Under development and currently at its Alpha 1 release, Fennec isn’t Mozilla’s first kick at the can for a mobile Web browser, however.
Instead, Fennec replaces the failed Mozilla Minimo browser. While that effort never took off beyond the development phase, Fennec’s team plans for it to make good on Minimo’s original promise.
“Minimo was a project to build a browser for Windows Mobile,” Jay Sullivan, Mozilla’s vice president of mobile, told InternetNews.com. “It was a good effort, and our developers learned a lot.”
That may be critical for the effort, considering that Fennec enters a competitive space for mobile browsers, with entrenched installations of Opera in place and more recent, and increasingly popular entries from the likes of Apple on the iPhone and Google on Android.
Fennec also relies on the Gecko 1.9.x codebase — the core rendering engine behind Firefox — which likewise competes against other rendering engines, perhaps most notably WebKit, which is backed by Apple (NASDAQ: AAPL) and Google (NASDAQ: GOOG).

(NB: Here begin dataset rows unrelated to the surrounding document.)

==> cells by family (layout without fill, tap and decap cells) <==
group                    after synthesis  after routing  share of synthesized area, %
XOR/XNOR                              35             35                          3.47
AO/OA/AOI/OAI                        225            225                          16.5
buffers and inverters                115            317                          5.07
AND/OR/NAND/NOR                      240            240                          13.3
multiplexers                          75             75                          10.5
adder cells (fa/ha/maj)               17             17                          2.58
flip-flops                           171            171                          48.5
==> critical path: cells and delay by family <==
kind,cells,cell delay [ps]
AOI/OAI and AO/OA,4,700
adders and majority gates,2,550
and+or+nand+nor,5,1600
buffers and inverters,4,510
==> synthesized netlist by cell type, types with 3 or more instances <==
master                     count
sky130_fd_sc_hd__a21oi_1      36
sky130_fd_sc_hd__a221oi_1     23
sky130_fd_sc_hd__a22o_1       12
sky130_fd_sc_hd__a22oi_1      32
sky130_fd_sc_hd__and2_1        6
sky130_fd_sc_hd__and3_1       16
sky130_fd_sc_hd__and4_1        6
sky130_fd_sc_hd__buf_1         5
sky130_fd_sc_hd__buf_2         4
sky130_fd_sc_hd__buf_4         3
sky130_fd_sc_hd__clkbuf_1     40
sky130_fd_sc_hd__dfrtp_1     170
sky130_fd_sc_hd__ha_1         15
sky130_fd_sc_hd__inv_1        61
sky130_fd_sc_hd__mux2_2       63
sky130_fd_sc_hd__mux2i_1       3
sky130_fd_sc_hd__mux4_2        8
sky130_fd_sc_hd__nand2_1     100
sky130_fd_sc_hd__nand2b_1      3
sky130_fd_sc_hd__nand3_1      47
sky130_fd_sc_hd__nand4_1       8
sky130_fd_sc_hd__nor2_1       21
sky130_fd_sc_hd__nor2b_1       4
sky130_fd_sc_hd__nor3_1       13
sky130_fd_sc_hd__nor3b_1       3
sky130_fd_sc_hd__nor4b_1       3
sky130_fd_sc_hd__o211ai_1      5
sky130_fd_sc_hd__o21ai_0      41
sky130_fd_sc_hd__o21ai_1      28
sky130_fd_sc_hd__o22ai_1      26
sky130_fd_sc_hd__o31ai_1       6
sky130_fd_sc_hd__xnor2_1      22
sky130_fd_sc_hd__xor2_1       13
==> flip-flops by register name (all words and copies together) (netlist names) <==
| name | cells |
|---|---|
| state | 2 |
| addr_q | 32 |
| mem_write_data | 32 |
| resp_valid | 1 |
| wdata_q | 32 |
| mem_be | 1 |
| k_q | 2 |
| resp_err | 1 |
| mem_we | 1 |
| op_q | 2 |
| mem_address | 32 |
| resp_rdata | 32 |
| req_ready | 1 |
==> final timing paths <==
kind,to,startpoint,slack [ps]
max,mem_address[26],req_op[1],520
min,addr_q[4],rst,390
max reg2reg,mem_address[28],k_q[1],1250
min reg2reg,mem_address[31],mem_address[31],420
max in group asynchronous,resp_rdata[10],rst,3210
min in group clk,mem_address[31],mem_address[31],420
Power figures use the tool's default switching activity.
===== src/rtl/cpu_step_ctrl_btn_debounce.sv =====
// Push-button conditioner: 2-flop synchronizer, stability counter, debounced level
// and a one-cycle pulse on each accepted 0->1 transition.
module btn_debounce
    import cpu_step_ctrl_pkg::*;
#(
    parameter int unsigned DEBOUNCE_CYCLES = 1_000_000
) (
    input  logic clk,
    input  logic rst_n,
    input  logic btn_i,
    output logic rise_o
);

    localparam int unsigned CW = cnt_width(DEBOUNCE_CYCLES);

    logic [1:0]    sync_q, sync_d;
    logic [CW-1:0] cnt_q, cnt_d;
    logic          level_q, level_d;
    logic          rise_q, rise_d;

    always_ff @(posedge clk or negedge rst_n) begin
        if (!rst_n) begin
            sync_q  <= 2'b00;
            cnt_q   <= '0;
            level_q <= 1'b0;
            rise_q  <= 1'b0;
        end else begin
            sync_q  <= sync_d;
            cnt_q   <= cnt_d;
            level_q <= level_d;
            rise_q  <= rise_d;
        end
    end

    // The counter only runs while the synchronized input disagrees with the
    // accepted level; any agreement restarts the stability window.
    always_comb begin
        sync_d  = {sync_q[0], btn_i};
        cnt_d   = cnt_q;
        level_d = level_q;
        rise_d  = 1'b0;
        if (sync_q[1] == level_q) begin
            cnt_d = '0;
        end else if (cnt_q == CW'(DEBOUNCE_CYCLES - 1)) begin
            cnt_d   = '0;
            level_d = sync_q[1];
            rise_d  = sync_q[1];
        end else begin
            cnt_d = cnt_q + CW'(1);
        end
    end

    assign rise_o = rise_q;

endmodule


===== src/rtl/cpu_step_ctrl.sv =====
// Run/step sequencer producing the CPU clock-enable. Define BREAKPOINT_EN to
// build the PC breakpoint comparator and the BRK state.
module cpu_step_ctrl
    import cpu_step_ctrl_pkg::*;
#(
    parameter int unsigned RATE_DIV        = 10_000_000,
    parameter int unsigned DEBOUNCE_CYCLES = 1_000_000,
    parameter int unsigned PC_W            = 32,
    parameter int unsigned CNT_W           = 32
) (
    input  logic             clk,
    input  logic             rst_n,
    input  logic             run_i,
    input  logic             step_btn_i,
    input  logic [PC_W-1:0]  pc_i,
    input  logic [PC_W-1:0]  bp_addr_i,
    output logic             cpu_ce_o,
    output logic [1:0]       state_o,
    output logic             halted_o,
    output logic [CNT_W-1:0] instr_cnt_o
);

    localparam int unsigned TW = cnt_width(RATE_DIV);

    state_t           state_q, state_d;
    logic             ce_q, ce_d;
    logic             halted_q, halted_d;
    logic [CNT_W-1:0] cnt_q, cnt_d;
    logic [TW-1:0]    tick_q, tick_d;
    logic             step_pulse;
    logic             tick_wrap;
    logic             bp_hit;

    btn_debounce #(
        .DEBOUNCE_CYCLES (DEBOUNCE_CYCLES)
    ) u_btn (
        .clk    (clk),
        .rst_n  (rst_n),
        .btn_i  (step_btn_i),
        .rise_o (step_pulse)
    );

`ifdef BREAKPOINT_EN
    assign bp_hit = (pc_i == bp_addr_i);
`else
    logic unused_pc;
    assign unused_pc = ^{pc_i, bp_addr_i};
    assign bp_hit    = 1'b0;
`endif

    assign tick_wrap = (tick_q == TW'(RATE_DIV - 1));

    always_ff @(posedge clk or negedge rst_n) begin
        if (!rst_n) begin
            state_q  <= ST_HALT;
            ce_q     <= 1'b0;
            halted_q <= 1'b1;
            cnt_q    <= '0;
            tick_q   <= '0;
        end else begin
            state_q  <= state_d;
            ce_q     <= ce_d;
            halted_q <= halted_d;
            cnt_q    <= cnt_d;
            tick_q   <= tick_d;
        end
    end

    // Dropping run_i beats both a due ce and a breakpoint hit.
    always_comb begin
        state_d = state_q;
        case (state_q)
            ST_HALT: begin
                if (run_i)           state_d = ST_RUN;
                else if (step_pulse) state_d = ST_STEP;
            end
            ST_RUN: begin
                if (!run_i)                  state_d = ST_HALT;
                else if (tick_wrap && bp_hit) state_d = ST_BRK;
            end
            ST_STEP: state_d = ST_HALT;
            ST_BRK: begin
                if (!run_i)          state_d = ST_HALT;
                else if (step_pulse) state_d = ST_STEP;
            end
            default: state_d = ST_HALT;
        endcase
    end

    always_comb begin
        ce_d   = 1'b0;
        tick_d = '0;
        if (state_q == ST_RUN && run_i) begin
            if (tick_wrap) ce_d   = !bp_hit;
            else           tick_d = tick_q + TW'(1);
        end
        if (state_d == ST_STEP) ce_d = 1'b1;
        cnt_d    = ce_d ? cnt_q + CNT_W'(1) : cnt_q;
        halted_d = (state_d == ST_HALT) || (state_d == ST_BRK);
    end

    assign cpu_ce_o    = ce_q;
    assign state_o     = state_q;
    assign halted_o    = halted_q;
    assign instr_cnt_o = cnt_q;

endmodule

Still, Fennec’s team sees an opportunity to pick up where Minimo left off.
“The timing is good because the hardware, bandwidth and other factors needed for a full Web experience are here now, and Gecko has made leaps and bounds in performance and memory management that set us up well for mobile,” Sullivan said. “It’s a high priority for Mozilla.”
Mobile browsing itself is an increasingly growing market. Strategy Analytics has reported that there are currently 172 million smart phones in use today. That number will grow to 462 million by 2012.
While Fennec developers are aiming to get a piece of the pie, they admit there is still much work that needs to be done.
“Our priority right now is performance and responsiveness,” Sullivan said. “There are projects underway like TraceMonkey, speculative parsing, graphics, networking and other improvements that will make the browser much faster and make it a good platform for application developers.”
The TraceMonkey project is Mozilla’s new JavaScript engine, designed to be the fastest engine in the space — eclipsing Apple’s SquirrelFish or Google’s V8. TraceMonkey appears in Firefox 3.1 Beta 1.
Beyond speed, Mozilla also faces the challenge of mobile platform availability. Currently, Fennec is only available for Nokia’s OS2008, which runs on the Nokia N810 Internet Tablets. A Windows Mobile port is in the works as well, though it’s not part of the first Alpha release. Mozilla has, however, released desktop versions of Fennec for Mac, Linux and Windows users to test.